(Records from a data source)

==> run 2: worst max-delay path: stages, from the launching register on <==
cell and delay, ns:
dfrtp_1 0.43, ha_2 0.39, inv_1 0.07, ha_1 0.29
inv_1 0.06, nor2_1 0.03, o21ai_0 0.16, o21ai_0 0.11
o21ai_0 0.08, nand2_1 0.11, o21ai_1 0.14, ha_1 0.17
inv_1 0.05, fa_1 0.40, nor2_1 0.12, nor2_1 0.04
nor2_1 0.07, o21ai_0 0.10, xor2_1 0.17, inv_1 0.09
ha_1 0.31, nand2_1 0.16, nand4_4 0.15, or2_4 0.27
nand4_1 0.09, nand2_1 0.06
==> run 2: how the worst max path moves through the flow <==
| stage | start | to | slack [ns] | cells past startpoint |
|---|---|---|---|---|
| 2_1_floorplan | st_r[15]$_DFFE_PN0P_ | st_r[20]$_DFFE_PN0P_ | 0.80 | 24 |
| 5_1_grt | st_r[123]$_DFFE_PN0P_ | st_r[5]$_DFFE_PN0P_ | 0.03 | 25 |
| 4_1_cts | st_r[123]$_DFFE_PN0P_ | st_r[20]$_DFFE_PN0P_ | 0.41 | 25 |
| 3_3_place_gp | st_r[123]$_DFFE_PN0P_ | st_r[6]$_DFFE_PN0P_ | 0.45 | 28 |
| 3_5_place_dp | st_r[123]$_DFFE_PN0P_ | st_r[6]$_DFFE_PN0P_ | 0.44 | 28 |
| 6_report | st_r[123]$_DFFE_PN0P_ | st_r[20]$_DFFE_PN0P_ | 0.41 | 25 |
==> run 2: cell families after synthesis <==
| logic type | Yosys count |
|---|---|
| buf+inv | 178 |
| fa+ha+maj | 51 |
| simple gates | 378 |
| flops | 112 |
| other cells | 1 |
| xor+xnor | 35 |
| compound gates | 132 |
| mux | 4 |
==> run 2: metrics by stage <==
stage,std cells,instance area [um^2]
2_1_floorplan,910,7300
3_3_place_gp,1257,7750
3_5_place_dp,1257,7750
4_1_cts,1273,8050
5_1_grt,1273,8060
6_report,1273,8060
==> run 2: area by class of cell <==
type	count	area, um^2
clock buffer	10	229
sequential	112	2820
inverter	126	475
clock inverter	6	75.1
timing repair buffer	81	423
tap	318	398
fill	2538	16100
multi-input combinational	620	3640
==> src/mct_pkg.sv <==
// Package of constants and types for the match capture timer
package mct_pkg;
    // Register byte offsets
    localparam logic [7:0] MCT_OFF_CTRL = 8'h00;
    localparam logic [7:0] MCT_OFF_COUNT = 8'h04;
    localparam logic [7:0] MCT_OFF_PRESCALE = 8'h08;
    localparam logic [7:0] MCT_OFF_PRECOUNT = 8'h0c;
    localparam logic [7:0] MCT_OFF_MATCHCTL = 8'h10;
    localparam logic [7:0] MCT_OFF_MATCH0 = 8'h14;
    localparam logic [7:0] MCT_OFF_CAPCTL = 8'h24;
    localparam logic [7:0] MCT_OFF_CAPVAL = 8'h28;
    localparam logic [7:0] MCT_OFF_EXTCTL = 8'h2c;
    localparam logic [7:0] MCT_OFF_PWMCTL = 8'h30;
    localparam logic [7:0] MCT_OFF_STATUS = 8'h34;
    localparam logic [7:0] MCT_OFF_MASK = 8'h38;
    // Control fields
    localparam int MCT_CTRL_EN_BIT = 0;
    localparam int MCT_CTRL_RST_BIT = 1;
    // Match control: per channel 3 bits {stop, reset, irq}
    localparam int MCT_MC_IRQ = 0;
    localparam int MCT_MC_RST = 1;
    localparam int MCT_MC_STOP = 2;
    localparam int MCT_MC_W = 3;
    // Capture control fields
    localparam int MCT_CAP_RISE_BIT = 0;
    localparam int MCT_CAP_FALL_BIT = 1;
    // Status bits: 0..3 match, 4 capture
    localparam int MCT_ST_CAP_BIT = 4;
    localparam int MCT_ST_W = 5;
    localparam int MCT_NMATCH = 4;
    localparam int MCT_NEXT = 2;
    localparam logic [31:0] MCT_RST_VAL = 32'h0000_0000;

    // External output action on match
    typedef enum logic [1:0] {
        MCT_ACT_NONE = 2'b00,
        MCT_ACT_LOW = 2'b01,
        MCT_ACT_HIGH = 2'b10,
        MCT_ACT_TOGGLE = 2'b11
    } mct_act_t;

    // Slave side of the APB bus
    typedef struct packed {
        logic psel;
        logic penable;
        logic pwrite;
        logic [7:0] paddr;
        logic [31:0] pwdata;
    } mct_apb_req_t;

    typedef struct packed {
        logic pready;
        logic pslverr;
        logic [31:0] prdata;
    } mct_apb_rsp_t;
endpackage
`src/hw/fnd_consts.vh`:
```
// constants for the fractional-N divider control and lock status slice
// Overview of operation
// - 24-bit resolution: high byte over low halfword forms signed offset over 2^24.
// - 16-bit resolution: high byte ignored, low halfword alone signed over 2^16.
// - Integer-N mode: both fractional registers ignored, divide by integer only.
// - Status bit 7 mirrors live lock output, never latched.
// - Status bits 6 to 2 always read zero.
// - In-lock flag needs control bit 6; control bit 4 picks edge or level.
// - Edge mode: in-lock flag sets on lock rising, clears on status read.
// - Level mode: in-lock held while lock and enable; read clears otherwise.
// - Reset-lock via detector config bit 13 clears the in-lock flag.
// - Out-of-lock flag needs control bit 5; edge mode sets on lock falling.
// - Level mode: out-of-lock held while unlocked and enabled; read clears otherwise.
// - Reset-lock clears the out-of-lock flag.
// - Both flags ORed toward the main device status register.
// - Control bit 8 powers up; charge pump stays off until first divider load.
// - Integer-N: integer register write takes effect at once.
// - Fractional modes: integer and high byte staged, low halfword write commits.
// - New ratio taking effect starts fastlock when fastlock is enabled.
// - Analogue or digital lock detector selectable; both synthesisers identical.
// - Detector config bit 14: 0 digital, 1 analogue.
// - Digital detector locks after 1..32 consecutive in-phase pulses, zero meaning 32.
`ifndef FND_CONSTS_VH
`define FND_CONSTS_VH

// register offsets, synthesiser 1
`define FND_S1_CONTROL 8'h4e
`define FND_S1_LOCKDET 8'h4f
`define FND_S1_FASTACQ 8'h50
`define FND_S1_REFDIV 8'h52
`define FND_S1_INTDIV 8'h53
`define FND_S1_FRACLO 8'h54
`define FND_S1_FRACHI 8'h55
`define FND_S1_FLAGS 8'h56
// register offsets, synthesiser 2
`define FND_S2_CONTROL 8'h57
`define FND_S2_LOCKDET 8'h58
`define FND_S2_FASTACQ 8'h59
`define FND_S2_REFDIV 8'h5b
`define FND_S2_INTDIV 8'h5c
`define FND_S2_FRACLO 8'h5d
`define FND_S2_FRACHI 8'h5e
`define FND_S2_FLAGS 8'h5f

// reset values
`define FND_RST_INTDIV 11'h020
`define FND_RST_ZERO16 16'h0000

// control register fields
`define FND_CON_RES16 14
`define FND_CON_MOD_HI 13
`define FND_CON_MOD_LO 11
`define FND_CON_ENABLE 8
`define FND_CON_INLOCK_EN 6
`define FND_CON_OUTLOCK_EN 5
`define FND_CON_LEVEL 4
`define FND_MOD_INTEGER 3'h0

// lock detector config fields
`define FND_LD_ANALOGUE 14
`define FND_LD_RESET_LOCK 13

// fastlock config fields
`define FND_FA_ENABLE 12

// status register fields
`define FND_ST_LOCK 7
`define FND_ST_INLOCK 1
`define FND_ST_OUTLOCK 0

`endif

```
`src/hw/fnd_dig_lock.v`:
```
// digital lock detector: consecutive in-phase / out-of-phase pulse counter
`timescale 1ns/1ps
module fnd_dig_lock #(
  parameter CNT_W = 6
) (
  // clock and reset
  input wire clk_in,
  input wire rst_in,
  // phase comparison pulses
  input wire in_phase_in,
  input wire out_phase_in,
  // thresholds and clear
  input wire [4:0] lock_thresh_in,
  input wire [2:0] loss_thresh_in,
  input wire clear_in,
  // lock indicator
  output wire lock_out
);

  reg lock_q;
  reg [CNT_W-1:0] cnt_q;
  wire [CNT_W-1:0] lock_lim;
  wire [CNT_W-1:0] loss_lim;
  wire [CNT_W-1:0] cnt_inc;

  // a zero field means the largest count
  function [CNT_W-1:0] expand;
    input [4:0] val;
    input [CNT_W-1:0] top;
    begin
      if (val == 5'h00) begin
        expand = top;
      end else begin
        expand = {{(CNT_W-5){1'b0}}, val};
      end
    end
  endfunction

  assign lock_lim = expand(lock_thresh_in, 6'h20);
  assign loss_lim = expand({2'b00, loss_thresh_in}, 6'h08);
  assign cnt_inc = cnt_q + 6'h01;
  assign lock_out = lock_q;

  ////////////////////////////////////////////////////////////////////////////
  always @(posedge clk_in) begin
    if (rst_in || clear_in) begin
      lock_q <= 1'b0;
      cnt_q <= 6'h00;
    end else if (!lock_q) begin
      if (out_phase_in) begin
        cnt_q <= 6'h00;
      end else if (in_phase_in) begin
        if (cnt_inc >= lock_lim) begin
          lock_q <= 1'b1;
          cnt_q <= 6'h00;
        end else begin
          cnt_q <= cnt_inc;
        end
      end
    end else begin
      if (in_phase_in) begin
        cnt_q <= 6'h00;
      end else if (out_phase_in) begin
        if (cnt_inc >= loss_lim) begin
          lock_q <= 1'b0;
          cnt_q <= 6'h00;
        end else begin
          cnt_q <= cnt_inc;
        end
      end
    end
  end

endmodule

```
`src/hw/fnd_synth_ctrl.v`:
```
// one synthesiser slice: divider staging, mode decode, lock flags, register port
`timescale 1ns/1ps
`include "fnd_consts.vh"
module fnd_synth_ctrl #(
  parameter SYNTH_SEL = 1
) (
  // clock and reset
  input wire clk_in,
  input wire rst_in,
  // register port from the serial control decoder
  input wire wr_en_in,
  input wire rd_en_in,
  input wire [7:0] addr_in,
  input wire [15:0] wdata_in,
  output reg [15:0] rdata_out,
  output reg rvalid_out,
  // lock detector inputs
  input wire analog_lock_in,
  input wire in_phase_in,
  output wire dummy_unused_out,
  input wire out_phase_in,
  // divider and analogue control
  output reg [10:0] ratio_int_out,
  output reg [23:0] ratio_frac_out,
  output wire frac_mode_out,
  output wire power_up_out,
  output wire cp_enable_out,
  output wire [3:0] cp_current_out,
  output wire [6:0] ref_div_out,
  output wire [11:0] fastacq_cfg_out,
  output wire fastlock_start_out,
  // lock status
  output wire lock_out,
  output wire flag_any_out
);

  ////////////////////////////////////////////////////////////////////////////
  // address map for this instance
  wire [7:0] a_con = (SYNTH_SEL == 2) ? `FND_S2_CONTROL : `FND_S1_CONTROL;
  wire [7:0] a_ld = (SYNTH_SEL == 2) ? `FND_S2_LOCKDET : `FND_S1_LOCKDET;
  wire [7:0] a_fa = (SYNTH_SEL == 2) ? `FND_S2_FASTACQ : `FND_S1_FASTACQ;
  wire [7:0] a_rd = (SYNTH_SEL == 2) ? `FND_S2_REFDIV : `FND_S1_REFDIV;
  wire [7:0] a_id = (SYNTH_SEL == 2) ? `FND_S2_INTDIV : `FND_S1_INTDIV;
  wire [7:0] a_fl = (SYNTH_SEL == 2) ? `FND_S2_FRACLO : `FND_S1_FRACLO;
  wire [7:0] a_fh = (SYNTH_SEL == 2) ? `FND_S2_FRACHI : `FND_S1_FRACHI;
  wire [7:0] a_st = (SYNTH_SEL == 2) ? `FND_S2_FLAGS : `FND_S1_FLAGS;

  wire wr_con = wr_en_in && (addr_in == a_con);
  wire wr_ld = wr_en_in && (addr_in == a_ld);
  wire wr_fa = wr_en_in && (addr_in == a_fa);
  wire wr_rd = wr_en_in && (addr_in == a_rd);
  wire wr_id = wr_en_in && (addr_in == a_id);
  wire wr_fl = wr_en_in && (addr_in == a_fl);
  wire wr_fh = wr_en_in && (addr_in == a_fh);
  wire rd_st = rd_en_in && (addr_in == a_st);

  ////////////////////////////////////////////////////////////////////////////
  // configuration registers
  reg [15:0] con_q;
  reg [15:0] ld_q;
  reg [15:0] fa_q;
  reg [6:0] rdiv_q;
  reg [10:0] int_stage_q;
  reg [7:0] hi_stage_q;
  reg [15:0] lo_stage_q;
  reg loaded_q;
  reg fl_start_q;
  reg lock_prev_q;
  reg inlock_q;
  reg outlock_q;

  wire int_mode = (con_q[`FND_CON_MOD_HI:`FND_CON_MOD_LO] == `FND_MOD_INTEGER);
  wire res16 = con_q[`FND_CON_RES16];
  wire reset_lock = wr_ld && wdata_in[`FND_LD_RESET_LOCK];

  // commit point: integer write in integer-N, low halfword write otherwise
  wire commit_int = wr_id && int_mode;
  wire commit_frac = wr_fl && !int_mode;
  wire commit = commit_int || commit_frac;

  // fractional word as seen by the modulator, scaled to 24 bits
  function [23:0] frac_word;
    input integer_n;
    input half_res;
    input [7:0] hi;
    input [15:0] lo;
    begin
      if (integer_n) begin
        frac_word = 24'h000000;
      end else if (half_res) begin
        frac_word = {lo, 8'h00};
      end else begin
        frac_word = {hi, lo};
      end
    end
  endfunction

  always @(posedge clk_in) begin
    if (rst_in) begin
      con_q <= `FND_RST_ZERO16;
      ld_q <= `FND_RST_ZERO16;
      fa_q <= `FND_RST_ZERO16;
      rdiv_q <= 7'h00;
      int_stage_q <= `FND_RST_INTDIV;
      hi_stage_q <= 8'h00;
      lo_stage_q <= `FND_RST_ZERO16;
      ratio_int_out <= `FND_RST_INTDIV;
      ratio_frac_out <= 24'h000000;
      loaded_q <= 1'b0;
      fl_start_q <= 1'b0;
    end else begin
      if (wr_con) begin
        con_q <= wdata_in;
      end
      if (wr_ld) begin
        // reset-lock is an action, not a stored setting
        ld_q <= {wdata_in[15:14], 1'b0, wdata_in[12:0]};
      end
      if (wr_fa) begin
        fa_q <= wdata_in;
      end
      if (wr_rd) begin
        rdiv_q <= wdata_in[6:0];
      end
      if (wr_id) begin
        int_stage_q <= wdata_in[10:0];
      end
      if (wr_fh) begin
        hi_stage_q <= wdata_in[7:0];
      end
      if (wr_fl) begin
        lo_stage_q <= wdata_in;
      end
      if (commit_int) begin
        ratio_int_out <= wdata_in[10:0];
        ratio_frac_out <= 24'h000000;
      end else if (commit_frac) begin
        ratio_int_out <= int_stage_q;
        ratio_frac_out <= frac_word(1'b0, res16, hi_stage_q, wdata_in);
      end
      if (commit) begin
        loaded_q <= 1'b1;
      end
      fl_start_q <= commit && fa_q[`FND_FA_ENABLE];
    end
  end

  assign frac_mode_out = !int_mode;
  assign power_up_out = con_q[`FND_CON_ENABLE];
  // charge pump held off until a first ratio has been committed
  assign cp_enable_out = con_q[`FND_CON_ENABLE] && loaded_q;
  assign cp_current_out = con_q[3:0];
  assign ref_div_out = rdiv_q;
  assign fastacq_cfg_out = fa_q[11:0];
  assign fastlock_start_out = fl_start_q;
  assign dummy_unused_out = 1'b0;

  ////////////////////////////////////////////////////////////////////////////
  // lock detection
  wire dig_lock;

  fnd_dig_lock #(
    .CNT_W(6)
  ) u_dig_lock (
    .clk_in(clk_in),
    .rst_in(rst_in),
    .in_phase_in(in_phase_in),
    .out_phase_in(out_phase_in),
    .lock_thresh_in(ld_q[4:0]),
    .loss_thresh_in(ld_q[7:5]),
    .clear_in(reset_lock),
    .lock_out(dig_lock)
  );

  assign lock_out = ld_q[`FND_LD_ANALOGUE] ? analog_lock_in : dig_lock;

  ////////////////////////////////////////////////////////////////////////////
  // sticky lock flags; a set in the read cycle survives the read
  wire in_en = con_q[`FND_CON_INLOCK_EN];
  wire out_en = con_q[`FND_CON_OUTLOCK_EN];
  wire level = con_q[`FND_CON_LEVEL];
  wire rise = lock_out && !lock_prev_q;
  wire fall = !lock_out && lock_prev_q;
  reg inlock_d;
  reg outlock_d;

  always @* begin
    if (level) begin
      inlock_d = (lock_out && in_en) ||
        (inlock_q && !(rd_st && (!lock_out || !in_en)));
      outlock_d = (!lock_out && out_en) ||
        (outlock_q && !(rd_st && (lock_out || !out_en)));
    end else begin
      inlock_d = (rise && in_en) || (inlock_q && !rd_st);
      outlock_d = (fall && out_en) || (outlock_q && !rd_st);
    end
    if (reset_lock) begin
      inlock_d = 1'b0;
      outlock_d = 1'b0;
    end
  end

  always @(posedge clk_in) begin
    if (rst_in) begin
      lock_prev_q <= 1'b0;
      inlock_q <= 1'b0;
      outlock_q <= 1'b0;
    end else begin
      lock_prev_q <= lock_out;
      inlock_q <= inlock_d;
      outlock_q <= outlock_d;
    end
  end

  assign flag_any_out = inlock_q || outlock_q;

  ////////////////////////////////////////////////////////////////////////////
  // read port: only the status register answers, write-only ones read zero
  always @(posedge clk_in) begin
    if (rst_in) begin
      rdata_out <= 16'h0000;
      rvalid_out <= 1'b0;
    end else begin
      rvalid_out <= rd_en_in;
      if (rd_st) begin
        rdata_out <= {8'h00, lock_out, 5'h00, inlock_q, outlock_q};
      end else begin
        rdata_out <= 16'h0000;
      end
    end
  end

endmodule

```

What this task involves
Reply with the count alone: how many lines of the records contain the string "cells"?

Answer for this exercise
3